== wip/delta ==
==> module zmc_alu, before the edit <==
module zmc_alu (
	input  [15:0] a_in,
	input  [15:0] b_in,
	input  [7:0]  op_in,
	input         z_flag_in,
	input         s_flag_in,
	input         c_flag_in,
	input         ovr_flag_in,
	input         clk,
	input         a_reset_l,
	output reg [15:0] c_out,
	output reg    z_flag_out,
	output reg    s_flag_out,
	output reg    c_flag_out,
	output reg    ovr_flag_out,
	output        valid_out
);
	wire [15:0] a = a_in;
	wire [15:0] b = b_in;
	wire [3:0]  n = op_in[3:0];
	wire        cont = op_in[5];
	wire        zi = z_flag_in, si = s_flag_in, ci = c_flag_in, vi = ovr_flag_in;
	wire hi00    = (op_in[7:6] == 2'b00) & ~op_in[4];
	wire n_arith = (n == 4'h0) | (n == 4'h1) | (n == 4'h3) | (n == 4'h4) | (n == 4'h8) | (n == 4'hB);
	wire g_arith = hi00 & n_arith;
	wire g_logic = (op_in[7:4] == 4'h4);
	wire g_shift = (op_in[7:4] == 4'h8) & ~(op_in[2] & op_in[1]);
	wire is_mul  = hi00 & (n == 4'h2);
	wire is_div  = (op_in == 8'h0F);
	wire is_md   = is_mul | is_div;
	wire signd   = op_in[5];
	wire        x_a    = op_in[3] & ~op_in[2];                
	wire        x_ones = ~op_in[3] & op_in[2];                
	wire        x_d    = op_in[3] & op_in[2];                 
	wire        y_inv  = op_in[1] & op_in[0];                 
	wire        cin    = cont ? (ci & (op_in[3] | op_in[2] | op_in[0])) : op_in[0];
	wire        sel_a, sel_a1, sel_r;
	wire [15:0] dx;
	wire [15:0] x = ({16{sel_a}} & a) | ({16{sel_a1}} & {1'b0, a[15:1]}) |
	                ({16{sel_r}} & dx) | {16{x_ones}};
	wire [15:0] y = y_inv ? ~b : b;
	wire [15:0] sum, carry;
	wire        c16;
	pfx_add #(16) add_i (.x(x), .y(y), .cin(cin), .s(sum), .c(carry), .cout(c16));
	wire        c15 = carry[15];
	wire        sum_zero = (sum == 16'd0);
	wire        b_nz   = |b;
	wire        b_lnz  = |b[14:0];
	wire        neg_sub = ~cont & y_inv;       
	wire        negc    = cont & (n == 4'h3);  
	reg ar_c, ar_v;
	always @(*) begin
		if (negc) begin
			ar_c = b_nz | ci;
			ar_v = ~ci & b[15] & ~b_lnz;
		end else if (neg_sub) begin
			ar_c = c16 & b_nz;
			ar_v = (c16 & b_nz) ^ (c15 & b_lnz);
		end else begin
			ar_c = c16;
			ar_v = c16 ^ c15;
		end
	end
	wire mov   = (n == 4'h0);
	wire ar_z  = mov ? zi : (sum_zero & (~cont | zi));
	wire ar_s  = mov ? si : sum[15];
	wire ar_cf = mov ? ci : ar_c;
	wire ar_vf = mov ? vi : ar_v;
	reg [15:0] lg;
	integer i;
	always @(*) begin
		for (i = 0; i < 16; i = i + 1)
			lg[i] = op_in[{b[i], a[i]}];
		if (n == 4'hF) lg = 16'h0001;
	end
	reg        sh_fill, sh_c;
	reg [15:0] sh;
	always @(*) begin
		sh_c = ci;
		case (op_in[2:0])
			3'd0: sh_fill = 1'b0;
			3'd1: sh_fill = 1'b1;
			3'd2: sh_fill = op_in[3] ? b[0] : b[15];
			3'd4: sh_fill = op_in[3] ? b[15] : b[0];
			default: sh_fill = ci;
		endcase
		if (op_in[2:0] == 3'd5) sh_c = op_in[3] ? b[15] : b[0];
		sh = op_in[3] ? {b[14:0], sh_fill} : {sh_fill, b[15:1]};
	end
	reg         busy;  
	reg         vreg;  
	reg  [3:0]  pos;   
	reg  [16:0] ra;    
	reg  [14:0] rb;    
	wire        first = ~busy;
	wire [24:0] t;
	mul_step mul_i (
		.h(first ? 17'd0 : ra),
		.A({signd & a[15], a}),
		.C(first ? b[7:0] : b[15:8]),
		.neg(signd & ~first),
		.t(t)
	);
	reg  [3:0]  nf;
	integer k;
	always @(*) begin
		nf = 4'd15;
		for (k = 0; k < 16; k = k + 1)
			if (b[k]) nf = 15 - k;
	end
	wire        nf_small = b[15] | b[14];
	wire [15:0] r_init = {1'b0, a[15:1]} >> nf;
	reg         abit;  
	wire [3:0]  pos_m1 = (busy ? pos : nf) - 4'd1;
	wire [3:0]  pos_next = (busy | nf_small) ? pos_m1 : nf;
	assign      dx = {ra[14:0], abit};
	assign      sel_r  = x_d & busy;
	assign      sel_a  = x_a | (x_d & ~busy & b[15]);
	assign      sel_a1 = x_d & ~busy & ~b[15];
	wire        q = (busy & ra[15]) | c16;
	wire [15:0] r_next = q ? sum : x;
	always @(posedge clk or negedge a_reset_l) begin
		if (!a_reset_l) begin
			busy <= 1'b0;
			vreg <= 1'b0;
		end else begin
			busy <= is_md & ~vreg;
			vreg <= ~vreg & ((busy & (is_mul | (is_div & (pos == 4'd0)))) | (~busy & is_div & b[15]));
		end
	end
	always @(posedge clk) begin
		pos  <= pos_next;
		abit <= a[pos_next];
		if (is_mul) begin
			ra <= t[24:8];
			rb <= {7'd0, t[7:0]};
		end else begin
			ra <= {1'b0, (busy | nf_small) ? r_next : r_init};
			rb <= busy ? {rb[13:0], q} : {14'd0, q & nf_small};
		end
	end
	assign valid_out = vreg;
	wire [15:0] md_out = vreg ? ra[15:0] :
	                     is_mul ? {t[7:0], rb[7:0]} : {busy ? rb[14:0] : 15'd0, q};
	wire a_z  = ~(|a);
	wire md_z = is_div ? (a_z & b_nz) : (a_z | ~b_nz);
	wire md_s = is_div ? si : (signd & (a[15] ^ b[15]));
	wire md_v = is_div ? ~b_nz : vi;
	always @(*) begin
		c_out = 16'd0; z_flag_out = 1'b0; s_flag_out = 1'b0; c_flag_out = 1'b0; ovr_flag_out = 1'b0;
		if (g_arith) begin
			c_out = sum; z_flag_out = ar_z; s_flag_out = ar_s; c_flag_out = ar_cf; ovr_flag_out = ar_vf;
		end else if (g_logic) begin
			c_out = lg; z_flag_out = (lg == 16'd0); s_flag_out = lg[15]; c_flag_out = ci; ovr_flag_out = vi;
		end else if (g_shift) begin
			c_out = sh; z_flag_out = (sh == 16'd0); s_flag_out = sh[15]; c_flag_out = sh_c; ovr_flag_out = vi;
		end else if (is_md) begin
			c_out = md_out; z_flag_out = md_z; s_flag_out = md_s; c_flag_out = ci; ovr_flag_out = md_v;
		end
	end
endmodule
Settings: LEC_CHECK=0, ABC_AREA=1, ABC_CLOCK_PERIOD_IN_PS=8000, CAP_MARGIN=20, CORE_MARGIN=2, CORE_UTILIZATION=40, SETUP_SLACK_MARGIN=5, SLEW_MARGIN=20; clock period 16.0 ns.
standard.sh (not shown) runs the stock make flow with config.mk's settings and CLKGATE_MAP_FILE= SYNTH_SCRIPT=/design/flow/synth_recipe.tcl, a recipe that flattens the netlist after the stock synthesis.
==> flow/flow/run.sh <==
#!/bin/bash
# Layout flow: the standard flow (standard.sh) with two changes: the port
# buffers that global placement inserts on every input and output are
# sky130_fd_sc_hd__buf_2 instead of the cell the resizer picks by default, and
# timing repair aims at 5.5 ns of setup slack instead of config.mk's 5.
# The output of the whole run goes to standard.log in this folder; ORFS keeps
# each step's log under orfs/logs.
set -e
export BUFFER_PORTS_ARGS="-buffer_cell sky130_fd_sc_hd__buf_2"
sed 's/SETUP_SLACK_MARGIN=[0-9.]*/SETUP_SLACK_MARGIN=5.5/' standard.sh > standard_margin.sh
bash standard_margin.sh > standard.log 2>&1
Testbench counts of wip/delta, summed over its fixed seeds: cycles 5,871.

--------

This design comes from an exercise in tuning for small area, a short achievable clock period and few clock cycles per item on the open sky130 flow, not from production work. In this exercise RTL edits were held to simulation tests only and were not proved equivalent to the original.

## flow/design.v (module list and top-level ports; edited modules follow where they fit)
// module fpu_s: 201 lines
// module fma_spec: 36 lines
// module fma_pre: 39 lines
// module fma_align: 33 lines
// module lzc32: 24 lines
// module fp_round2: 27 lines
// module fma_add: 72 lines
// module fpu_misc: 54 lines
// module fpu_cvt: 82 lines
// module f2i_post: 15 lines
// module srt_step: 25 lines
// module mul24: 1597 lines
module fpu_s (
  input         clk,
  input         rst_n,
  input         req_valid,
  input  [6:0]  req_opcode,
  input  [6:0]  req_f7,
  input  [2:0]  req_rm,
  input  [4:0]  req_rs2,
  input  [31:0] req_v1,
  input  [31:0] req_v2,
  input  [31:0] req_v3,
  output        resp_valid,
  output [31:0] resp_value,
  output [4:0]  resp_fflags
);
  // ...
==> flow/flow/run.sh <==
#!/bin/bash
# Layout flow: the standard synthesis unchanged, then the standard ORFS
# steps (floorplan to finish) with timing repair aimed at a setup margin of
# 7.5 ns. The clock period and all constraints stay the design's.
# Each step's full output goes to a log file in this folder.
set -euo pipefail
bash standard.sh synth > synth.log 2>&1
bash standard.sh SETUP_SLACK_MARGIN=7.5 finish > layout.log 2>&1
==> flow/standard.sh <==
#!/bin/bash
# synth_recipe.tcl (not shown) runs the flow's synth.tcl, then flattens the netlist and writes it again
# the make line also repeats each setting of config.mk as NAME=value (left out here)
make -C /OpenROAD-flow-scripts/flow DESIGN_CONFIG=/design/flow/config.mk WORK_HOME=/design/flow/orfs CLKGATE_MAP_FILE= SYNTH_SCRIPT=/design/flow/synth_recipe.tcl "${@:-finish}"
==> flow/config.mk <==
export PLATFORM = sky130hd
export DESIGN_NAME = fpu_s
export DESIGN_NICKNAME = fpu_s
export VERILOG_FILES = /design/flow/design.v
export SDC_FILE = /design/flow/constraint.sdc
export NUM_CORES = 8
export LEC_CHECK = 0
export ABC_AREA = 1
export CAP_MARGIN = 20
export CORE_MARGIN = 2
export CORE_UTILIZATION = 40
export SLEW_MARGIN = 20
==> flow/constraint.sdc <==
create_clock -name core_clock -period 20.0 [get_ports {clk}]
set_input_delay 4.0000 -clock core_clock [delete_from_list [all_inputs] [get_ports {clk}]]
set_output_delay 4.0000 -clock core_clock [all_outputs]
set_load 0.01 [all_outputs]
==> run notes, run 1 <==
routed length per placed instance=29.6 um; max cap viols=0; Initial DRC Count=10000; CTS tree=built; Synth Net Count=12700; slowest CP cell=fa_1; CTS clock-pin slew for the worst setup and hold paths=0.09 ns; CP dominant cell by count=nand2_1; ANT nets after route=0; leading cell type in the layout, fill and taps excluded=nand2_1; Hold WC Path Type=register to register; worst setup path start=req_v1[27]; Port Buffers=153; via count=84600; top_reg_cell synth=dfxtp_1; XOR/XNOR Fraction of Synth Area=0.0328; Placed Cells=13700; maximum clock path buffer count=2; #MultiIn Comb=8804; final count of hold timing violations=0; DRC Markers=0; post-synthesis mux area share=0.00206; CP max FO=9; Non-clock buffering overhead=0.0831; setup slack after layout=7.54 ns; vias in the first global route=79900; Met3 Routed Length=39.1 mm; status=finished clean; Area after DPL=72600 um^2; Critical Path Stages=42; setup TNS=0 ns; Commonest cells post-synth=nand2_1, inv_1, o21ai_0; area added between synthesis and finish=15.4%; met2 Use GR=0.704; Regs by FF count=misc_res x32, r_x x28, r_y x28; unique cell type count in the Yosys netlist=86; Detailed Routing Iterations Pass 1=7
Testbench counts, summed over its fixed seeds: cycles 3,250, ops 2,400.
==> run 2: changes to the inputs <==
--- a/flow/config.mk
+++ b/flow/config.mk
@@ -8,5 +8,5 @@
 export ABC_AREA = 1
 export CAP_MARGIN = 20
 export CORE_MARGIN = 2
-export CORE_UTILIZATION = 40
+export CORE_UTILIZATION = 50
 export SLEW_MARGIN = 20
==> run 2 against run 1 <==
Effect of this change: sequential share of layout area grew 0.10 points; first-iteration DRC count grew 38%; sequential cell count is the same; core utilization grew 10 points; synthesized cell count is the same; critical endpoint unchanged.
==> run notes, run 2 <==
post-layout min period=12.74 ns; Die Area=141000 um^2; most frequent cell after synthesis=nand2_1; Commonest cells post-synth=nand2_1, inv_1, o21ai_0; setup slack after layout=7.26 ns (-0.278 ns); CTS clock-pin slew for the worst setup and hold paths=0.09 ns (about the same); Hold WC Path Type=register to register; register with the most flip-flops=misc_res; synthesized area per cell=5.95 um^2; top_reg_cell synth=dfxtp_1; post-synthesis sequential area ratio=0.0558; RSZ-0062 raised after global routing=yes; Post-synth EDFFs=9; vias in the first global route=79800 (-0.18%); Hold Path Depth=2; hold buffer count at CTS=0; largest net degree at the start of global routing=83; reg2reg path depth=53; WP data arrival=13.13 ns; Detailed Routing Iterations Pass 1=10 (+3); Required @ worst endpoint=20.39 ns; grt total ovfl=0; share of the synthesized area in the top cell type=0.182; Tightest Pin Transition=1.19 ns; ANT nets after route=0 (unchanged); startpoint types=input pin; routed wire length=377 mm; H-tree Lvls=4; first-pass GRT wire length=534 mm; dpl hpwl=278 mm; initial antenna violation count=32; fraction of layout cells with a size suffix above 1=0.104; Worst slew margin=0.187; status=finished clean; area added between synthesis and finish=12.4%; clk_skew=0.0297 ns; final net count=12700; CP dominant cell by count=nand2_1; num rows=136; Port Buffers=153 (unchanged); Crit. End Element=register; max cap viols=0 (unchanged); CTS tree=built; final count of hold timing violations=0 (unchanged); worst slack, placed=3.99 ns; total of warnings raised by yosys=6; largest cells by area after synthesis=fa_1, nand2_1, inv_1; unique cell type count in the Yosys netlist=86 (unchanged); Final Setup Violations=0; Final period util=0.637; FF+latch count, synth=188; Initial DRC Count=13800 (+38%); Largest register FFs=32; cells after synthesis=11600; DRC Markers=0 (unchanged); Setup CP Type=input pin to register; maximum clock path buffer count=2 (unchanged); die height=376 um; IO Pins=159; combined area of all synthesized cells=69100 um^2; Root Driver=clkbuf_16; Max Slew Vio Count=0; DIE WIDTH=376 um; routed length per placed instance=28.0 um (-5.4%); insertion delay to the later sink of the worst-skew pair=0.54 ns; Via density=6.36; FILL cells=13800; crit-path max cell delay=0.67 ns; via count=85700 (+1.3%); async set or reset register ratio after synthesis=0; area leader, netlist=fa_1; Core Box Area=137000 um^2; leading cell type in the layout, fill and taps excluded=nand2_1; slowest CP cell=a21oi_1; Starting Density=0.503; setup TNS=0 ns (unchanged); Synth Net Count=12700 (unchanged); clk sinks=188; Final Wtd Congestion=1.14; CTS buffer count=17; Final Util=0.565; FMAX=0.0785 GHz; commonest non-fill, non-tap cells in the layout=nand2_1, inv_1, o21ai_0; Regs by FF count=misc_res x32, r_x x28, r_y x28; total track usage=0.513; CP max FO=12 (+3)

--------

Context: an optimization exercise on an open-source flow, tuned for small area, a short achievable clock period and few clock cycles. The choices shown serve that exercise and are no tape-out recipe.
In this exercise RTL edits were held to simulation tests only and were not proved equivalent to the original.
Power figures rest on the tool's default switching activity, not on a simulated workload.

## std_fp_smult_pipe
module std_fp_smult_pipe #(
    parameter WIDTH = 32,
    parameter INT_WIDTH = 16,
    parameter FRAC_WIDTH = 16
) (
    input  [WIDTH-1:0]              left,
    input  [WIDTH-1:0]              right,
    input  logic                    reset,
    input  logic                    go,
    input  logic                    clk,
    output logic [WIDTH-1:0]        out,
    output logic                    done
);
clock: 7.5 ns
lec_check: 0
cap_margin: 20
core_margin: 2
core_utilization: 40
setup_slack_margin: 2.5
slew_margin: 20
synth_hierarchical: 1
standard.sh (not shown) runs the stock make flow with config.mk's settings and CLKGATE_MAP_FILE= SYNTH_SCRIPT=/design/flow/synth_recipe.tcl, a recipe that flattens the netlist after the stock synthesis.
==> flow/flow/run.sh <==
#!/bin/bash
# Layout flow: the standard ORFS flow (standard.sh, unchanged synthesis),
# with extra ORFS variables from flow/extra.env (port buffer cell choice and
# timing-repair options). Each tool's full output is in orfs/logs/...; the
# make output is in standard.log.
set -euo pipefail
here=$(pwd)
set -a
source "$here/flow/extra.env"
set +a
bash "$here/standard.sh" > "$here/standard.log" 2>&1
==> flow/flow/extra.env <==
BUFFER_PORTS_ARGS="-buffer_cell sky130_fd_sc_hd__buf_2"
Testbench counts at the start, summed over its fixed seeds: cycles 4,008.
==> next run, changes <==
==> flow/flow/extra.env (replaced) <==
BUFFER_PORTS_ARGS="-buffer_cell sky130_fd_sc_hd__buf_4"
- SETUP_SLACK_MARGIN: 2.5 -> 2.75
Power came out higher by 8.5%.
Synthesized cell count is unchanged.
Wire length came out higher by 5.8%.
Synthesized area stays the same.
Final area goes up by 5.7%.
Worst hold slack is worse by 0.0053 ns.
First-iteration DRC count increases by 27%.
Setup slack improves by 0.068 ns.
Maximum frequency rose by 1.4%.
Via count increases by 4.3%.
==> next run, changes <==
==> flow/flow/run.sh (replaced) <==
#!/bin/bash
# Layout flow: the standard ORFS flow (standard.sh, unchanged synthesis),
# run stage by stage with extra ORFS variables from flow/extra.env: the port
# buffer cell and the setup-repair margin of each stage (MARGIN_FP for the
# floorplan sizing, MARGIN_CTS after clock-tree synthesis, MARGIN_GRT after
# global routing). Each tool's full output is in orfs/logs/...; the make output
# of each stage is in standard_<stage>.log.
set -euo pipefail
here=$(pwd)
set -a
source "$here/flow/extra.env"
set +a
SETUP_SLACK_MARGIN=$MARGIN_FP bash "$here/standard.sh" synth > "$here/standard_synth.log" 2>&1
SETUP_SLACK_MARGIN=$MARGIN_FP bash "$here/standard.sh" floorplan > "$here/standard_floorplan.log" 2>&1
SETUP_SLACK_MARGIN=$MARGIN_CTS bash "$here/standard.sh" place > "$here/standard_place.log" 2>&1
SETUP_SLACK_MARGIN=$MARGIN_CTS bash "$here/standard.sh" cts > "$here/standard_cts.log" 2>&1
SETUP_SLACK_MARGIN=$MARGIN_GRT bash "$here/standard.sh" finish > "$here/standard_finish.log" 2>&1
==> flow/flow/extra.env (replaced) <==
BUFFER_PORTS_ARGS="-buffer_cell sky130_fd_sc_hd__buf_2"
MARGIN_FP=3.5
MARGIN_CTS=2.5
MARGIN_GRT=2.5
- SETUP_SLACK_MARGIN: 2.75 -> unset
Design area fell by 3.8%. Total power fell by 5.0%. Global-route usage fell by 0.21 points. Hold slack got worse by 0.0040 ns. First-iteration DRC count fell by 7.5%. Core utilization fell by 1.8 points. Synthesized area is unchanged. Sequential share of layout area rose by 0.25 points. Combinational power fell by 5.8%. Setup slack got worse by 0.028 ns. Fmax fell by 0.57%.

--------

EXERCISE BRIEF: Each line above that contains "vreg" counts once; report the resulting number and nothing else.

WORKED SOLUTION: 6